Upper Hutt railway station is a suburban railway station serving central Upper Hutt, New Zealand. The station is on the Wairarapa Line, 32.4 km north of Wellington, and is served by Transdev Wellington on behalf of the Greater Wellington Regional Council. The station is the northern terminus for the electrified Hutt Valley Line to and from Wellington. The diesel-hauled Wairarapa Connection stops at Upper Hutt on its route between Wellington and Masterton.

The station opened with the line from Wellington in February 1876, and was substantially rebuilt in 1955 with electrification to Upper Hutt. In 2015, the station was upgraded with a new station building and refurbished platforms. The station has two platforms, a side platform on the main line and a bay platform on a spur off the main line. Overnight storage of electric multiple units is provided in fenced sidings adjacent to the station.

As part of the 2020-2021 Wellington Metro Rail Upgrade with double tracking of the single track section from Trentham to Upper Hutt (as proposed in the 20112012 Regional Rail Plan (RRP) and completed in November 2011 handling of two trains at the same time will be improved by adding two new crossovers from the main platform to the inner loop track (there is also a second or outer loop track). The inner loop track will be extended to the north with a new north end crossover to it so that long Wairarapa log trains can be ”parked” out of the way of passenger trains.

== History ==

Construction of the Wairarapa Line to Upper Hutt was covered by the River Contract, which was let to contractor Charles McKirdy. The rails reached Upper Hutt in January 1876. Severe flooding at the end of January caused the road between Upper Hutt and Taita to become blocked and damaged, and so to minimise the impact caused by delays to road traffic, the Upper Hutt station was opened on 1 February, despite the concerns of the Public Works Department that the move was premature. The station was not ready for business, as the station and ancillary buildings had not been completed. However, the line and station were handed over to the Provincial Council to run while construction of the line beyond Upper Hutt commenced.

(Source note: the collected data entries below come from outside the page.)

==> flow/design.v <==
module Lab3_NAVARRO_J(clk, rst, player1Button, accessControlSwitch, accessButton, player2Button, player2Input,
tensDigit, onesDigit, greenLED1, redLED1, greenLED2, redLED2, randomNumber1, sum, player2InputDisplay, 
tensDigitDisplay, onesDigitDisplay);
	input clk, rst, player1Button, accessButton, player2Button;  
	input [3:0] accessControlSwitch, player2Input, tensDigit, onesDigit;
	output greenLED1, redLED1, greenLED2, redLED2;
	output [6:0] randomNumber1, sum, player2InputDisplay, tensDigitDisplay, onesDigitDisplay;
	wire buttonOutputAccess, buttonOutputPlayer2, loadPlayer1Pass, loadPlayer2Pass, noBorrowDown;
	wire enable, reconfigButton, pulseOut;
	wire [3:0] randomNum, onesDigitWire, tensDigitWire, player2InputWire, sumCalculated;
	buttonShaper buttonShaperAccess(clk, rst, accessButton, buttonOutputAccess);
	buttonShaper buttonSahperPlayer2(clk, rst, player2Button, buttonOutputPlayer2);
	accessController accessController1(clk, rst, player1Button, buttonOutputPlayer2, accessControlSwitch, buttonOutputAccess,
	loadPlayer1Pass, loadPlayer2Pass, greenLED2, redLED2, noBorrowDown, reconfigButton, enable);
	loadRegister loadRegisterPlayer2(clk, rst, loadPlayer2Pass, player2Input, player2InputWire);
	oneSecondTimer oneSecondTimer1(clk, rst, enable, pulseOut);
	trueRNG randomNumberGenerator(clk, rst, loadPlayer1Pass, randomNum);
	twoDigitTimer twoDigitTimer1(clk, rst, pulseOut, reconfigButton, onesDigit, tensDigit, onesDigitWire, 
	tensDigitWire, noBorrowDown);
	adder adderSumTotal(randomNum, player2InputWire, sumCalculated);
	ledToggle ledToggle1(sumCalculated, redLED1, greenLED1);
	sevenSegDecoder randomNum1(randomNum, randomNumber1);
	sevenSegDecoder sum1(sumCalculated, sum);
	sevenSegDecoder player2(player2InputWire, player2InputDisplay);
	sevenSegDecoder onesDigit1(onesDigitWire, onesDigitDisplay);
	sevenSegDecoder tensDigit1(tensDigitWire, tensDigitDisplay);
endmodule
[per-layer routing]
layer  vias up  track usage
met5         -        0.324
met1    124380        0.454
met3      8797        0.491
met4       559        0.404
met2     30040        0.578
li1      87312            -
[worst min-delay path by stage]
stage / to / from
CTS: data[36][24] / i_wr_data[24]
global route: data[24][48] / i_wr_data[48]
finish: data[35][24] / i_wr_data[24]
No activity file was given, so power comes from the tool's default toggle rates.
`constraint.sdc`:
```
current_design s_regfile

set clk_period 41.0
set clk_io_pct 0.2

create_clock -name clk0 -period $clk_period [get_ports {clk}]

set non_clock_inputs [all_inputs -no_clocks]
set_input_delay [expr $clk_period * $clk_io_pct] -clock clk0 $non_clock_inputs
set_output_delay [expr $clk_period * $clk_io_pct] -clock clk0 [all_outputs]
```
`run.sh`:
```
#!/bin/bash
# OpenROAD 26Q1-2900-gdf79404cd8, Yosys 0.63+post, stock flow scripts
make -C /OpenROAD-flow-scripts/flow DESIGN_CONFIG=/design/flow/config.mk WORK_HOME=/design/flow/orfs finish
```
`config.mk`:
```
export PLATFORM = sky130hd
export DESIGN_NAME = s_regfile
export DESIGN_NICKNAME = s_regfile
export VERILOG_FILES = /design/flow/design.v
export SDC_FILE = /design/flow/constraint.sdc
export NUM_CORES = 4
export LEC_CHECK = 1
export CORE_UTILIZATION = 40
```
File: ./design.v
`timescale 1ns / 1ps
module dmem (
  input               clk,
  input               we,   
  input        [31:0] a,    
  input        [31:0] wd,   
  output logic [31:0] rd    
);
  logic [31:0] RAM[127:0];
  always_ff @(posedge clk) begin
    if (we) RAM[a[31:2]] <= wd;
  end
  assign rd = RAM[a[31:2]];   
endmodule : dmem
File: ./constraint.sdc
current_design dmem

set clk_period 106.3
set clk_io_pct 0.2

create_clock -name clk0 -period $clk_period [get_ports {clk}]

set non_clock_inputs [all_inputs -no_clocks]
set_input_delay [expr $clk_period * $clk_io_pct] -clock clk0 $non_clock_inputs
set_output_delay [expr $clk_period * $clk_io_pct] -clock clk0 [all_outputs]
File: ./config.mk
export PLATFORM = sky130hd
export DESIGN_NAME = dmem
export DESIGN_NICKNAME = dmem
export VERILOG_FILES = /design/flow/design.v
export SDC_FILE = /design/flow/constraint.sdc
export NUM_CORES = 4
export LEC_CHECK = 1
export CORE_UTILIZATION = 50
File: ./run.sh
#!/bin/bash
# OpenROAD 26Q1-2900-gdf79404cd8, Yosys 0.63+post, stock flow scripts
make -C /OpenROAD-flow-scripts/flow DESIGN_CONFIG=/design/flow/config.mk WORK_HOME=/design/flow/orfs finish
==> flow_summary.toml <==
# generated from flow reports
[critical_path]
cp.arrival_ns = 28.02
worstSetupPathType = "input port to primary output"
crit_path_end_kind = "primary output"
critPathRequiredTime_ns = 85.04
start_kind = "input port"
cp_max_fo = 64

[synthesis]
ys_warn_count = 1
top_cells_by_count = "edfxtp_1 (4,096), a221oi_1 (847), a22oi_1 (468)"
syn_avg_cell_area_um2 = 17.6
flop_cell = "edfxtp_1"
area_leaders = "edfxtp_1 (79%), a221oi_1 (4.7%), a22oi_1 (2.2%)"
top_area_share_pct = 78.5
yosysTopAreaCell = "edfxtp_1"
ys_ff = 4096
ys_types = 75
syn_area_um2 = 157000
synthArstFlopShare_pct = 0
postSynthSeqShare_pct = 78.5
yosysMostFrequentCell = "edfxtp_1"
synth-edff-count = 4096
yosys-stat-area_um2 = 157000
syn_inst = 8922
ys_cells = 8922

[power_and_ir_drop]
power_leakage_nw = 54.8
power_density_nw_per_um2 = 19.1
ir_drop_mv = 0.0149

[floorplan]
boundaryPins = 98
floorplan.core_util_pct = 50.3
die_area_um2 = 315000
fp.dieW_um = 562
core_area_um2 = 312000
dieHeight_um = 562
row_count = 205

[timing]
drv_slew = 0
period_needed_ns = 49.28
finalSetupTns_ns = 0
maxSlewHeadroom_pct = 15.8
finalHoldViolCount = 0
rsz0062_at_grt = "false"
fin_ws_ns = 57.02
setup_viol = 0
worst_pin_slew_ns = 1.26
finalClockPeriodUsage_pct = 46.4
whs_ns = 20.56
clock.fmax_mhz = 20.3

[clock_network]
post_cts_buffers = 0
post_cts_resized = 0
numCtsBuffers = 410
cts_tree = "yes"
h-tree-depth = 5
cts_root_buf = "clkbuf_16"
clk_pin_slew_ns = 0.06
clkSinkCount = 4096
cts_hold_buf = 0
clockBufferDepth = 4

[layout]
fin_util_pct = 57.0
syn_to_final_growth_pct = 13.4
finalNonFillerCells = 13800
drive_above_1_share_pct = 17.8
fill_cells = 22700
largest_reg_flops = 4096

[run]
warnings = 51
maxCapViolCount = 0

[place]
pre_cts_ws_ns = 57.37
dp.cells = 12900
dp_hpwl_um = 320000
port_buffers = 72
gp_congestion = 0.966

[global_routing]
grt_max_degree = 88
grt_overflow = 0
antenna_found_initial = 59
grt_pass1_vias = 97500
grt_use_total_pct = 39.4
grt_pass1_wl_um = 757000

[detailed_routing]
drt_iter0_drc = 7666
first_pass_iters = 7
drcViolationCount = 0
ant_nets = 0
vias = 93500
vias_per_cell = 6.79
wl_per_cell_um = 39.9
wl_um = 549000

[outcome]
outcome = "completed"

[hold_path]
hp-class = "input port to flip-flop"
## metrics by stage
stage,power (W),area [µm²]
6_report,0.00338,178000
5_1_grt,0.00346,178000
4_1_cts,0.00338,177000
3_5_place_dp,0.00203,165000
3_3_place_gp,0.00203,165000
2_1_floorplan,0.00191,157000
## final cells by class
type                    count  area, µm²  share of cell area (%)
well taps                4140       5180                    2.92
repair buffers            597       4710                    2.65
diodes                     83        208                   0.117
inverters                   7       50.0                  0.0282
clock inverters           247       2110                    1.19
flip-flops and latches   4096     123000                    69.3
multi-input cells        4092      31600                    17.8
clock buffers             500      10700                    6.00
## critical path, cell delays in order
cell,delay [ns]
buf_8,0.38
buf_4,0.49
buf_4,0.60
and2_4,0.42
buf_4,0.62
buf_12,0.45
buf_4,0.51
buf_4,0.66
a221oi_1,0.22
o22ai_1,0.29
a22oi_1,0.28
nand4_1,0.69
or4_1,0.32
clkdlybuf4s50_1,0.51
## path summary, 6_finish.rpt
check	from	to	depth (start not counted)
worst max-delay path	a[2]	rd[0]	14
worst min-delay path	wd[23]	RAM[124][23]$_DFFE_PP_	1
## cells in the final DEF, fill, tap and decap left out, types with 64 or more instances in the layout
cell       count
a21oi_1      425
a221o_1       64
clkinv_2     100
clkbuf_16    413
edfxtp_1    4096
mux4_2        70
mux2i_1      127
o22ai_1      170
nor2b_1      101
buf_4        548
nor2_4       128
a221oi_1     847
clkinv_1      85
mux2_2       277
a22oi_1      467
nor2_1       161
nand2_1      231
clkbuf_1      87
o21ai_0      322
diode_2       83
## cells by family after synthesis
| logic type | share of synthesized area, % |
|---|---|
| flip-flops | 78.5 |
| AND-OR/OR-AND | 12.9 |
| AND/OR/NAND/NOR | 2.74 |
| buffers and inverters | 2.03 |
| multiplexers | 3.82 |
## report_power, final
part           total [W]  switching [W]  internal [W]  leakage [nW]
clock            0.00138       0.000616      0.000765          6.25
sequential       0.00178     0.00000131       0.00178          36.8
combinational   0.000217       0.000163     0.0000542          11.7
total            0.00338       0.000780       0.00260          54.8
## routing by layer
layer	global-route usage [%]	routed length, µm	up-vias
li1	-	-	38100
met1	42.7	153000	45900
met2	51.3	236000	7988
met3	37.1	123000	1342
met4	18.1	34100	108
met5	10.6	2990	-
No activity file was given, so power comes from the tool's default toggle rates.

With the line open as far as Upper Hutt, traffic began to increase. Goods traffic initially consisted mostly of timber, followed closely by wool. Passenger services consisted of three weekday return services to Wellington. One effect of the introduction of services between Wellington and Upper Hutt was the reduction in road coach services, which, from the north, terminated at Upper Hutt. Goods wagons, however, continued on to Wellington. Still, railway traffic benefited by a 50% increase due to the establishment of the railhead at Upper Hutt.

The year the station opened, it gained a fourth-class station building, goods shed, coal store, an engine shed and two water tanks for the sum of £2,040. In 1955, as part of the station upgrading programme for the imminent arrival of electric multiple unit working of the Hutt Valley Line, a new station building was erected at Upper Hutt.

While trains only operated as far north as Upper Hutt, they were not protected by fixed signals. It was felt that as services were few, slow, and operated only in daylight hours, signals were not necessary. Upper Hutt was one of the first stations on the Wairarapa Line to receive signals, with initial instructions requiring south-bound trains to wait in the siding or loop, and north-bound trains to take the main line. These signals were first listed in the working timetables of 1887. By 1921, increased traffic was causing operational issues, and it was decided to install new automatic signalling which had been recently developed in the United States. Work began in 1921, and by early 1923 was operating between Wellington and Upper Hutt.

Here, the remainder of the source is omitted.